Carolyn Coleman has built a life speaking out.
As a young black woman, she fought racism throughout the South at the peak of the civil rights movement. Decades later, she battled David Duke's bid for governor of Louisiana and won. As a Guilford County commissioner, she has pushed to get government contracts to businesses owned by women and minorities.
But if Coleman the Fighter is to succeed in her new post, she must become Coleman the Peacemaker. The 63-year-old Pleasant Garden resident will spend the next year as the commissioners' chairwoman, presiding over a famously insubordinate group that directs much of its wrath through its leader.
There's nothing like leading this board; just ask outgoing Chairman Bruce Davis.
"It is the epitome of being promoted to the level of incompetence," said Davis, whose yearlong tenure was pocked by controversy over the budget, two investigations of the tax director and a taxpayer-funded conference trip to Hawaii. "You have to really step up to that learning curve real quick."

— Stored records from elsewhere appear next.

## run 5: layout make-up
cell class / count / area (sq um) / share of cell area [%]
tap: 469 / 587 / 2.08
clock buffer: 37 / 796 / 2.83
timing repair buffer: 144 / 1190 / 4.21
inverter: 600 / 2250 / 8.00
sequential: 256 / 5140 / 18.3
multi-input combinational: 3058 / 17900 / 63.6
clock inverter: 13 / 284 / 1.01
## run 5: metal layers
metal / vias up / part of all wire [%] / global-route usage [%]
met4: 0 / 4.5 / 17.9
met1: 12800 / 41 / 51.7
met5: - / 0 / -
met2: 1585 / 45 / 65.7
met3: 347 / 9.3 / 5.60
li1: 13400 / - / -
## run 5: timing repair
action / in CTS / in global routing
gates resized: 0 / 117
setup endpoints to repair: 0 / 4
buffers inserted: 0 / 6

Like every recent chairman, Coleman, a Democrat, wants to quell the bickering that has become the trademark of the 11-member board. She'll set the agenda and run meetings, responsibilities that will prompt gripes from those who don't feel like they're being heard.
Her strategy: Keep 'em occupied with meaty debate over the proposed jail and budget reform, among other topics.
"It's almost like children," she said with a laugh. "If people aren't busy, they tend to get into mischief."
Coleman was elected Thursday evening after she, Davis and Democrat Melvin "Skip" Alston cut a deal with Republicans Steve Arnold, Linda Shaw and Trudy Wade that gave Coleman the job over Democrat Paul Gibson. She is the board's first black chairwoman.
In return, Republicans received more control over appointments to various boards and commissions and a pledge from Democrats to work more cooperatively with the minority party. The most public part of the agreement was the election of Arnold as vice chairman. The chairman's salary is $24,300; the vice chairman's is $21,000, just $300 more than the other commissioners.
The annual chairmanship battle divides the commissioners like virtually nothing else, and this year's fight was no different. This time, it was Gibson who was denied the job. He had talked about the post for months but lost it when Arnold sided with Coleman.
Arnold picked Coleman because he saw a deal he liked. From Gibson, he got nothing.
Arnold and Gibson never spoke about Gibson's candidacy in the weeks leading up to the vote. Gibson said Republican Billy Yow, perhaps Arnold's closest ally on the board, offered to do some of the talking for him. But Gibson didn't offer the Republicans the vice chairmanship or control over the boards and commissions, as Coleman did.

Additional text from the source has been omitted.